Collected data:
◇ ◇ ◇ ◇

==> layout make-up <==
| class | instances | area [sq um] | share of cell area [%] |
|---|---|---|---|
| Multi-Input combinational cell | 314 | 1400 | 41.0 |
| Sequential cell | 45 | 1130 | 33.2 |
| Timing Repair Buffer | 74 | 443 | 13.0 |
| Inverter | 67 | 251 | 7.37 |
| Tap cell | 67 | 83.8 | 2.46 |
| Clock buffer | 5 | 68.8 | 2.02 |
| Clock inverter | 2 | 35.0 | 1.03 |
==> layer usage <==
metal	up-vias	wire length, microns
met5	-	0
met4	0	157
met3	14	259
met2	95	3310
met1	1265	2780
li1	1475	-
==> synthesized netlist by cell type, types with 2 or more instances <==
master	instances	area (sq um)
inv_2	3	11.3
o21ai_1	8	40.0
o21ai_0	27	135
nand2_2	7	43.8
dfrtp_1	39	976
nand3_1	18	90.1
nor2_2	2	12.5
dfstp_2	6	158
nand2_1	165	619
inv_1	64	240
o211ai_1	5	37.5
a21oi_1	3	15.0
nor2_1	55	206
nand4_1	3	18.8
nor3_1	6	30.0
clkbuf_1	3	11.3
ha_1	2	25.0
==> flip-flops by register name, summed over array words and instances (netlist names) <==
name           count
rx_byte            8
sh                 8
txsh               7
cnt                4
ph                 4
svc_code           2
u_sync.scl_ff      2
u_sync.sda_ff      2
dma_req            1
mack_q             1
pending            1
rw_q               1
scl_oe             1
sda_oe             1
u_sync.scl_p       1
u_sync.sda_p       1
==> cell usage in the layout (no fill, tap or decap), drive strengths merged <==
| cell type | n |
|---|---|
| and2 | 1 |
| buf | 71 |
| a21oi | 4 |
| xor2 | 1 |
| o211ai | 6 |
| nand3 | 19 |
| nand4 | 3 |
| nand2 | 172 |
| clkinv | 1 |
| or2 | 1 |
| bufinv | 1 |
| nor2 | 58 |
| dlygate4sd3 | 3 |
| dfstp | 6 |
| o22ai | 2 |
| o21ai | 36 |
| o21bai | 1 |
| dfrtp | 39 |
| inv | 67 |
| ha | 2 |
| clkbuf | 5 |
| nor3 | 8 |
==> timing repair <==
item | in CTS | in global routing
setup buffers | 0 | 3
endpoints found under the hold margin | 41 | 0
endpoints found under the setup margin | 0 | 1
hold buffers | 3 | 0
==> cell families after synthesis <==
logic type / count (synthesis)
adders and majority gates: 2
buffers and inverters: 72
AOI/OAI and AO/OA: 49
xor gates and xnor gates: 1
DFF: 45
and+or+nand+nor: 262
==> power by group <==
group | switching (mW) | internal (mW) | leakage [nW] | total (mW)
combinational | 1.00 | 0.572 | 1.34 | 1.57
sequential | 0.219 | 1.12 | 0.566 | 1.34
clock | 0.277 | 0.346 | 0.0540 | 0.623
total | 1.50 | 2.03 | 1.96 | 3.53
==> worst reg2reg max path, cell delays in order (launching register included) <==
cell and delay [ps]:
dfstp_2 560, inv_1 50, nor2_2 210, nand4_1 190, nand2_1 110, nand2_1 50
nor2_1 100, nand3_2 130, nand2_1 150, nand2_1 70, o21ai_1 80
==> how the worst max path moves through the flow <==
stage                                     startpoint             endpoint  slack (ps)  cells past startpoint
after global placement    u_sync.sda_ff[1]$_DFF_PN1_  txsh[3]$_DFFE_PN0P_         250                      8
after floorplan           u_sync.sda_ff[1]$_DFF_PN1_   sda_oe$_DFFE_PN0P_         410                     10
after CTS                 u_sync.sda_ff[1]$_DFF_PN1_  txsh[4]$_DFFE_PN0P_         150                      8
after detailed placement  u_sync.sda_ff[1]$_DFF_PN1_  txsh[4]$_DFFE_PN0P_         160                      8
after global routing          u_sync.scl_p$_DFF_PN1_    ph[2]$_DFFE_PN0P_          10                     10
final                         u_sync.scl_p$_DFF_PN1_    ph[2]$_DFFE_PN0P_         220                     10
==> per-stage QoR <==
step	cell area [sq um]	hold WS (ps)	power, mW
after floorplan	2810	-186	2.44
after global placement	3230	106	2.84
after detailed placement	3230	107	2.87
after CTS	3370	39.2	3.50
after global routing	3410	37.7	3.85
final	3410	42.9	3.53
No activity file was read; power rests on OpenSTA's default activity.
===== config.mk =====
export PLATFORM = sky130hd
export DESIGN_NAME = rx_hold_fifo
export DESIGN_NICKNAME = d
export VERILOG_FILES = /design/src/rtl/rx_hold_fifo.sv
export SDC_FILE = /design/constraint.sdc
export NUM_CORES = 1
export LEC_CHECK = 0
export ABC_AREA = 1
export BUFFER_PORTS_ARGS = -buffer_cell sky130_fd_sc_hd__clkbuf_2
export CAP_MARGIN = 5
export CORE_ASPECT_RATIO = 1.5
export CORE_MARGIN = 2
export CORE_UTILIZATION = 52
export DETAILED_ROUTE_END_ITERATION = 10
export HOLD_SLACK_MARGIN = 0.15
export PLACE_DENSITY = 0.78
export SYNTH_ARGS = -nofsm -noshare
export SYNTH_HDL_FRONTEND = slang
export SYNTH_SLANG_ARGS = --single-unit

===== constraint.sdc =====
create_clock -name clk -period 2.3 [get_ports clk]
set_input_delay 0.115 -clock clk [delete_from_list [all_inputs] [get_ports clk]]
set_output_delay 0.115 -clock clk [all_outputs]
set_load 0.1 [all_outputs]

===== src/rtl/rx_hold_fifo.sv =====
module rx_hold_fifo #(
  parameter int DW    = 8,
  parameter int DEPTH = 4
) (
  input  logic          clk,
  input  logic          rst_n,
  input  logic          rx_on,
  input  logic          in_valid,
  input  logic [DW-1:0] in_byte,
  input  logic          brk_evt,
  input  logic          brk_ack,
  input  logic          rd_pop,
  input  logic          flush,
  output logic          take_ok,
  output logic [DW-1:0] rd_data,
  output logic          data_avail,
  output logic          q_full,
  output logic          brk_flag
);
  localparam int CW = $clog2(DEPTH + 1);

  logic [DW-1:0] mem   [DEPTH];
  logic [DW-1:0] mem_n [DEPTH];
  logic [CW-1:0] cnt, cnt_n, widx;
  logic          push_take, pop_take;
  logic [DW-1:0] push_byte;

  assign data_avail = (cnt != '0);
  assign q_full     = (cnt == CW'(DEPTH));
  assign take_ok    = rx_on & ~q_full;
  assign rd_data    = data_avail ? mem[0] : '0;

  assign push_take  = brk_evt | (in_valid & take_ok);
  assign push_byte  = brk_evt ? '0 : in_byte;
  assign pop_take   = rd_pop & data_avail;

  always_comb begin
    cnt_n = cnt;
    for (int i = 0; i < DEPTH; i++) mem_n[i] = mem[i];
    if (pop_take) begin
      for (int i = 0; i < DEPTH - 1; i++) mem_n[i] = mem[i+1];
      cnt_n = cnt - 1'b1;
    end
    widx = (cnt_n == CW'(DEPTH)) ? CW'(DEPTH - 1) : cnt_n;
    if (push_take) begin
      for (int i = 0; i < DEPTH; i++)
        if (widx == CW'(i)) mem_n[i] = push_byte;
      if (cnt_n != CW'(DEPTH)) cnt_n = cnt_n + 1'b1;
    end
    if (flush) cnt_n = '0;
  end

  always_ff @(posedge clk or negedge rst_n) begin
    if (!rst_n) begin
      cnt <= '0;
      for (int i = 0; i < DEPTH; i++) mem[i] <= '0;
    end else begin
      cnt <= cnt_n;
      for (int i = 0; i < DEPTH; i++) mem[i] <= mem_n[i];
    end
  end

  always_ff @(posedge clk or negedge rst_n) begin
    if (!rst_n)       brk_flag <= 1'b0;
    else if (brk_evt) brk_flag <= 1'b1;
    else if (brk_ack) brk_flag <= 1'b0;
  end

  assert_cnt_bound_R1: assert property (@(posedge clk) disable iff (!rst_n)
    cnt <= CW'(DEPTH));

  assert_full_blocks_R2: assert property (@(posedge clk) disable iff (!rst_n)
    (in_valid && !take_ok && !brk_evt && !rd_pop && !flush) |=> $stable(cnt));

  assert_brk_flag_R3: assert property (@(posedge clk) disable iff (!rst_n)
    brk_evt |=> brk_flag);

  assert_brk_full_R4: assert property (@(posedge clk) disable iff (!rst_n)
    (q_full && brk_evt && !rd_pop && !flush) |=> q_full);

  assert_empty_read_R5: assert property (@(posedge clk) disable iff (!rst_n)
    (!data_avail && rd_pop && !brk_evt && !in_valid && !flush) |=> !data_avail);

  assert_pop_dec_R6: assert property (@(posedge clk) disable iff (!rst_n)
    (rd_pop && data_avail && !brk_evt && !in_valid && !flush)
      |=> (cnt == $past(cnt) - 1'b1));

  assert_flush_R7: assert property (@(posedge clk) disable iff (!rst_n)
    flush |=> (!data_avail && !q_full));

  assert_pushpop_R8: assert property (@(posedge clk) disable iff (!rst_n)
    (rd_pop && data_avail && brk_evt && !flush) |=> $stable(cnt));
endmodule
### src/rtl/fic_sticky.sv
module fic_sticky (
  input  logic clk,
  input  logic rst,
  input  logic enable,
  input  logic clr,
  input  logic ev,
  output logic flag
);
  always_ff @(posedge clk) begin
    if (rst || !enable) flag <= 1'b0;
    else if (ev)        flag <= 1'b1;
    else if (clr)       flag <= 1'b0;
  end

  assert_event_sets_R6: assert property (@(posedge clk) disable iff (rst)
    (enable && ev) |=> flag);
  assert_disable_clears_R6: assert property (@(posedge clk) disable iff (rst)
    !enable |=> !flag);
  assert_hold_R4: assert property (@(posedge clk) disable iff (rst)
    (flag && enable && !clr) |=> flag);
endmodule
<file path="src/rtl/raster_pkg.sv">
package raster_pkg;
  localparam int ST_VBL      = 0;
  localparam int ST_HBL      = 1;
  localparam int ST_MATCH    = 2;
  localparam int ST_VBL_IE   = 3;
  localparam int ST_HBL_IE   = 4;
  localparam int ST_MATCH_IE = 5;
  localparam int CMP_LSB     = 8;
  localparam int CMP_W       = 8;

  typedef struct packed {
    logic hbl_entry;
    logic line_adv;
    logic vbl_entry;
    logic frame_wrap;
    logic visible;
    logic match;
  } raster_evt_t;
endpackage

</file>
<file path="src/rtl/raster_dot_ctr.sv">
module raster_dot_ctr #(
  parameter int ACTIVE_CYC = 960,
  parameter int BLANK_CYC  = 272
) (
  input  logic clk_i,
  input  logic rst_ni,
  output logic hbl_entry_o,
  output logic line_end_o
);
  localparam int LINE_CYC = ACTIVE_CYC + BLANK_CYC;
  localparam int DOT_W    = $clog2(LINE_CYC);
  localparam logic [DOT_W-1:0] ACT_LAST  = DOT_W'(ACTIVE_CYC - 1);
  localparam logic [DOT_W-1:0] LINE_LAST = DOT_W'(LINE_CYC - 1);

  logic [DOT_W-1:0] dot_q;

  assign hbl_entry_o = (dot_q == ACT_LAST);
  assign line_end_o  = (dot_q == LINE_LAST);

  always_ff @(posedge clk_i or negedge rst_ni) begin
    if (!rst_ni)         dot_q <= '0;
    else if (line_end_o) dot_q <= '0;
    else                 dot_q <= dot_q + 1'b1;
  end
endmodule

</file>
<file path="src/rtl/raster_line_ctr.sv">
module raster_line_ctr #(
  parameter int VIS_LINES   = 160,
  parameter int TOTAL_LINES = 228,
  localparam int LINE_W     = $clog2(TOTAL_LINES)
) (
  input  logic              clk_i,
  input  logic              rst_ni,
  input  logic              adv_i,
  input  logic [7:0]        cmp_i,
  output logic [LINE_W-1:0] line_o,
  output logic              visible_o,
  output logic              vbl_entry_o,
  output logic              wrap_o,
  output logic              match_o
);
  localparam logic [LINE_W-1:0] LAST_LINE = LINE_W'(TOTAL_LINES - 1);
  localparam logic [LINE_W-1:0] VBL_LINE  = LINE_W'(VIS_LINES);

  logic [LINE_W-1:0] line_q, line_d;

  always_comb begin
    line_d = (line_q == LAST_LINE) ? '0 : line_q + 1'b1;
  end

  assign line_o      = line_q;
  assign visible_o   = (line_q < VBL_LINE);
  assign vbl_entry_o = adv_i && (line_d == VBL_LINE);
  assign wrap_o      = adv_i && (line_q == LAST_LINE);
  assign match_o     = (8'(line_d) == cmp_i);

  always_ff @(posedge clk_i or negedge rst_ni) begin
    if (!rst_ni)    line_q <= '0;
    else if (adv_i) line_q <= line_d;
  end
endmodule

</file>
<file path="src/rtl/raster_status.sv">
module raster_status
  import raster_pkg::*;
(
  input  logic        clk_i,
  input  logic        rst_ni,
  input  raster_evt_t evt_i,
  input  logic        wr_en_i,
  input  logic [15:0] wr_data_i,
  output logic [7:0]  cmp_o,
  output logic [15:0] status_o,
  output logic        irq_vblank_o,
  output logic        irq_hblank_o,
  output logic        irq_line_o,
  output logic        dma_hblank_o,
  output logic        dma_vblank_o,
  output logic        frame_done_o
);
  logic [2:0]       flag_q;
  logic [2:0]       ie_q;
  logic [CMP_W-1:0] cmp_q;
  logic [5:0]       pulse_q;

  // flags follow timing events only; software reaches enables and compare
  always_ff @(posedge clk_i or negedge rst_ni) begin
    if (!rst_ni) begin
      flag_q  <= '0;
      ie_q    <= '0;
      cmp_q   <= '0;
      pulse_q <= '0;
    end else begin
      pulse_q <= '0;
      if (evt_i.hbl_entry) begin
        flag_q[ST_HBL] <= 1'b1;
        pulse_q[0]     <= ie_q[ST_HBL_IE-3];
        pulse_q[3]     <= evt_i.visible;
      end
      if (evt_i.line_adv) begin
        flag_q[ST_HBL]   <= 1'b0;
        flag_q[ST_MATCH] <= evt_i.match;
        pulse_q[2]       <= evt_i.match && ie_q[ST_MATCH_IE-3];
        if (evt_i.vbl_entry) begin
          flag_q[ST_VBL] <= 1'b1;
          pulse_q[1]     <= ie_q[ST_VBL_IE-3];
          pulse_q[4]     <= 1'b1;
        end
        if (evt_i.frame_wrap) begin
          flag_q[ST_VBL] <= 1'b0;
          pulse_q[5]     <= 1'b1;
        end
      end
      if (wr_en_i) begin
        ie_q  <= wr_data_i[ST_MATCH_IE:ST_VBL_IE];
        cmp_q <= wr_data_i[CMP_LSB+CMP_W-1:CMP_LSB];
      end
    end
  end

  assign cmp_o        = cmp_q;
  assign status_o     = {cmp_q, 2'b00, ie_q, flag_q};
  assign irq_hblank_o = pulse_q[0];
  assign irq_vblank_o = pulse_q[1];
  assign irq_line_o   = pulse_q[2];
  assign dma_hblank_o = pulse_q[3];
  assign dma_vblank_o = pulse_q[4];
  assign frame_done_o = pulse_q[5];
endmodule

</file>
<file path="src/rtl/raster_timing_gen.sv">
module raster_timing_gen
  import raster_pkg::*;
#(
  parameter int ACTIVE_CYC  = 960,
  parameter int BLANK_CYC   = 272,
  parameter int VIS_LINES   = 160,
  parameter int TOTAL_LINES = 228
) (
  input  logic                           clk_i,
  input  logic                           rst_ni,
  input  logic                           wr_en_i,
  input  logic [15:0]                    wr_data_i,
  output logic [15:0]                    status_o,
  output logic [$clog2(TOTAL_LINES)-1:0] line_o,
  output logic                           irq_vblank_o,
  output logic                           irq_hblank_o,
  output logic                           irq_line_o,
  output logic                           dma_hblank_o,
  output logic                           dma_vblank_o,
  output logic                           frame_done_o
);
  raster_evt_t evt;
  logic [7:0]  cmp;

  raster_dot_ctr #(.ACTIVE_CYC(ACTIVE_CYC), .BLANK_CYC(BLANK_CYC)) u_dot (
    .clk_i       (clk_i),
    .rst_ni      (rst_ni),
    .hbl_entry_o (evt.hbl_entry),
    .line_end_o  (evt.line_adv)
  );

  raster_line_ctr #(.VIS_LINES(VIS_LINES), .TOTAL_LINES(TOTAL_LINES)) u_line (
    .clk_i       (clk_i),
    .rst_ni      (rst_ni),
    .adv_i       (evt.line_adv),
    .cmp_i       (cmp),
    .line_o      (line_o),
    .visible_o   (evt.visible),
    .vbl_entry_o (evt.vbl_entry),
    .wrap_o      (evt.frame_wrap),
    .match_o     (evt.match)
  );

  raster_status u_stat (
    .clk_i        (clk_i),
    .rst_ni       (rst_ni),
    .evt_i        (evt),
    .wr_en_i      (wr_en_i),
    .wr_data_i    (wr_data_i),
    .cmp_o        (cmp),
    .status_o     (status_o),
    .irq_vblank_o (irq_vblank_o),
    .irq_hblank_o (irq_hblank_o),
    .irq_line_o   (irq_line_o),
    .dma_hblank_o (dma_hblank_o),
    .dma_vblank_o (dma_vblank_o),
    .frame_done_o (frame_done_o)
  );
endmodule

</file>
<file path="config.mk">
export PLATFORM = sky130hd
export DESIGN_NAME = raster_timing_gen
export DESIGN_NICKNAME = d
export VERILOG_FILES = /design/src/rtl/raster_pkg.sv /design/src/rtl/raster_dot_ctr.sv /design/src/rtl/raster_line_ctr.sv /design/src/rtl/raster_status.sv /design/src/rtl/raster_timing_gen.sv
export SDC_FILE = /design/constraint.sdc
export NUM_CORES = 1
export LEC_CHECK = 0
export BUFFER_PORTS_ARGS = -buffer_cell sky130_fd_sc_hd__buf_2
export CORE_MARGIN = 5
export CORE_UTILIZATION = 40
export CTS_CLUSTER_SIZE = 10
export DETAILED_ROUTE_END_ITERATION = 12
export GPL_ROUTABILITY_DRIVEN = 0
export SYNTH_ARGS = -nofsm -noshare
export SYNTH_HDL_FRONTEND = slang
export SYNTH_SLANG_ARGS = --single-unit
</file>
<file path="constraint.sdc">
create_clock -name clk_i -period 2.13 [get_ports clk_i]
set_clock_uncertainty 0.05 [all_clocks]
set_input_delay 0.639 -clock clk_i [delete_from_list [all_inputs] [get_ports clk_i]]
set_output_delay 0.639 -clock clk_i [all_outputs]
set_load 0.005 [all_outputs]
</file>
==> results.yml <==
finish:
  drive_above_1_share: 0.376
  finalNetCount: 279
  finalNonFillerCells: 328
  areaGrowthSynthToFinish_pct: 24.0
  fin_util: 0.508
  final_cell_mix: "buf_2, dfrtp_1, nand2_1"
  layout_commonest_cell: "buf_2"
  n_fill_cell: 474
  antennaDiodeCount: 0
power:
  vdd_drop_max_uv: 344
  total_power_mw: 1.38
  leakage_nw: 1.24
  p_per_area_nw_per_um2: 532
clock_tree:
  clk_path_buf_depth: 2
  cts_root_buffer: "clkbuf_8"
  cts_buffers: 5
  clk_pin_slew_ps: 70
  cts_tree: "done"
  cts.sinks: 39
  h-tree-depth: 2
  clk-insertion-delay-late_ps: 290
critical_path:
  r2r-start: "u_line.line_o[1]"
  worstSetupStartpointType: "register"
  critPathKind: "register to register"
  r2r_slack_ps: 80
  arrival_ps: 2220
  crit_fanout: 6
  endpoint_kind: "register"
  r2r_cells: 7
  r2r_end: "u_stat.pulse_q[2]"
  worstPathRequired_ps: 2300
run:
  drv_cap: 0
drt:
  drtIter0Drc: 77
  drtAntennaViolNets: 0
  firstDrtPassIters: 5
  route.detailed.drc: 0
  via_per_inst: 5.00
  dr_total_vias: 1641
  wl_per_cell_um: 14.1
  finalWirelength_um: 4620
sta:
  period_needed_ps: 2050
  fin_crit_sh: 0.963
  fmax_ghz: 0.487
  fin_hold_ws_ps: 225
  post-route-worst-setup-slack_ps: 78.5
  timing_hold_violations_final: 0
  finalSetupViolations: 0
  drv_slew: 0
logic_synthesis:
  synth-seq-area-share: 0.466
  synth_ff_type: "dfrtp_1"
  postSynthAreaPerCell_um2: 10.5
  synth_edf_count: 0
  yosys-top-cells-area: "dfrtp_1, mux2_2, xor2_1"
  synth_top_area_share: 0.466
  synth_cells: 200
  postSynth.asyncResetShare: 1.00
  ys_warn_count: 0
  synth.cell_area_um2: 2090
  yosysTopAreaCell: "dfrtp_1"
  ys_seq_elements: 39
  ys_types: 48
hold_path:
  holdCritPathClass: "primary input to asynchronous set/reset pin"
global_routing:
  grt_pass1_vias: 1634
  grt_overflow_total: 0
  grt_pass1_wl_um: 7880
  grt_max_degree: 23
  grt_use_total: 0.155
  grt_antenna_before_repair: 0
placement:
  pre_cts_ws_ps: 47.0
  placed_cells: 319
  dp_hpwl_um: 3540
  io_buffers: 41
die:
  rows: 26
  initial_utilization: 0.410
  die_w_um: 82.3
  core_um2: 5110
  io_pins: 49
  die_h_um: 82.3
  dieArea_um2: 6780
run_status:
  status: "finished clean"
==> area by class of cell <==
type,instances,area (um2),share of cell area
multi-input combinational,147,1070,0.413
clock inverter,1,5.00,0.00193
sequential,39,980,0.378
inverter,4,15.0,0.00579
tap,70,87.6,0.0338
clock buffer,7,76.3,0.0294
timing repair buffer,60,360,0.139
==> worst max path at each step <==
stage	startpoint	slack (ps)	endpoint
2_1_floorplan	u_line.line_o[1]	-7	u_stat.pulse_q[2]
3_3_place_gp	u_line.line_o[1]	50	u_stat.pulse_q[2]
3_5_place_dp	u_line.line_o[1]	50	u_stat.pulse_q[2]
4_1_cts	u_line.line_o[0]	10	u_stat.pulse_q[1]
5_1_grt	u_line.line_o[0]	-1	u_stat.pulse_q[1]
6_report	u_line.line_o[1]	80	u_stat.pulse_q[2]
==> layer usage <==
metal	wire, um	global-route usage
met3	261	0.0347
met1	2210	0.218
met4	80	0.0664
met5	0	0
met2	2070	0.228
==> cell families (layout without fill, tap and decap cells) <==
kind of cell,after synthesis,after routing,synth area share
AND/OR/NAND/NOR,80,80,0.215
flip-flops,39,39,0.466
AO/OA/AOI/OAI,31,31,0.108
XOR/XNOR,19,19,0.0861
buffers and inverters,15,72,0.0418
multiplexers,12,12,0.0634
adder cells (fa/ha/maj),3,3,0.0179
other,1,2,0.00179
==> cell usage after synthesis, drive strengths merged (2+ instances only) <==
cell type,instances
dfrtp,39
nand2,22
nor2,19
o21ai,13
xor2,12
nand3,11
buf,10
mux2,10
and2,6
xnor2,6
a21oi,5
inv,4
nor3,4
and3,3
ha,3
nand4,3
mux2i,2
nor2b,2
nor4b,2
o31ai,2
or2,2
==> critical path, stage by stage, from the launching register on <==
cell       delay, ps
dfrtp_2          430
ha_4             190
xor2_2           150
or2_4            240
a2111oi_4        300
a211oi_2          70
a2111o_1         400
nor3b_2          160
==> registers in the layout (all words and copies together), names as in the netlist <==
signal	count
u_stat.flag_q	3
u_line.line_o	8
u_stat.cmp_o	8
u_stat.pulse_q	6
u_stat.ie_q	3
u_dot.dot_q	11
==> report_power, final <==
part	switching [mW]	total (mW)	internal, mW	leakage (nW)
Clock	0.253	0.483	0.230	0.0422
Combinational	0.0524	0.116	0.0635	0.699
Sequential	0.0223	0.783	0.761	0.501
Total	0.328	1.38	1.05	1.24
==> stage by stage <==
| stage | TNS (ps) | area [um2] |
|---|---|---|
| after global routing | -1.56 | 2590 |
| after detailed placement | 0 | 2480 |
| after floorplan | -6.95 | 2110 |
| after global placement | 0 | 2480 |
| after CTS | 0 | 2560 |
| final | 0 | 2590 |
==> what timing repair did <==
action                                 4_1_cts  5_1_grt
buffers inserted                             0        1
gates resized for setup                      0        8
endpoints found under the hold margin        0        0
setup endpoints to repair                    0        4
hold buffers                                 0        0
No activity file was read; power rests on OpenSTA's default activity.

◇ ◇ ◇ ◇

ACTION ITEM: Filter the entries down to the lines with the word "txsh" in them.

ANSWER SECTION:
txsh               7
after global placement    u_sync.sda_ff[1]$_DFF_PN1_  txsh[3]$_DFFE_PN0P_         250                      8
after CTS                 u_sync.sda_ff[1]$_DFF_PN1_  txsh[4]$_DFFE_PN0P_         150                      8
after detailed placement  u_sync.sda_ff[1]$_DFF_PN1_  txsh[4]$_DFFE_PN0P_         160                      8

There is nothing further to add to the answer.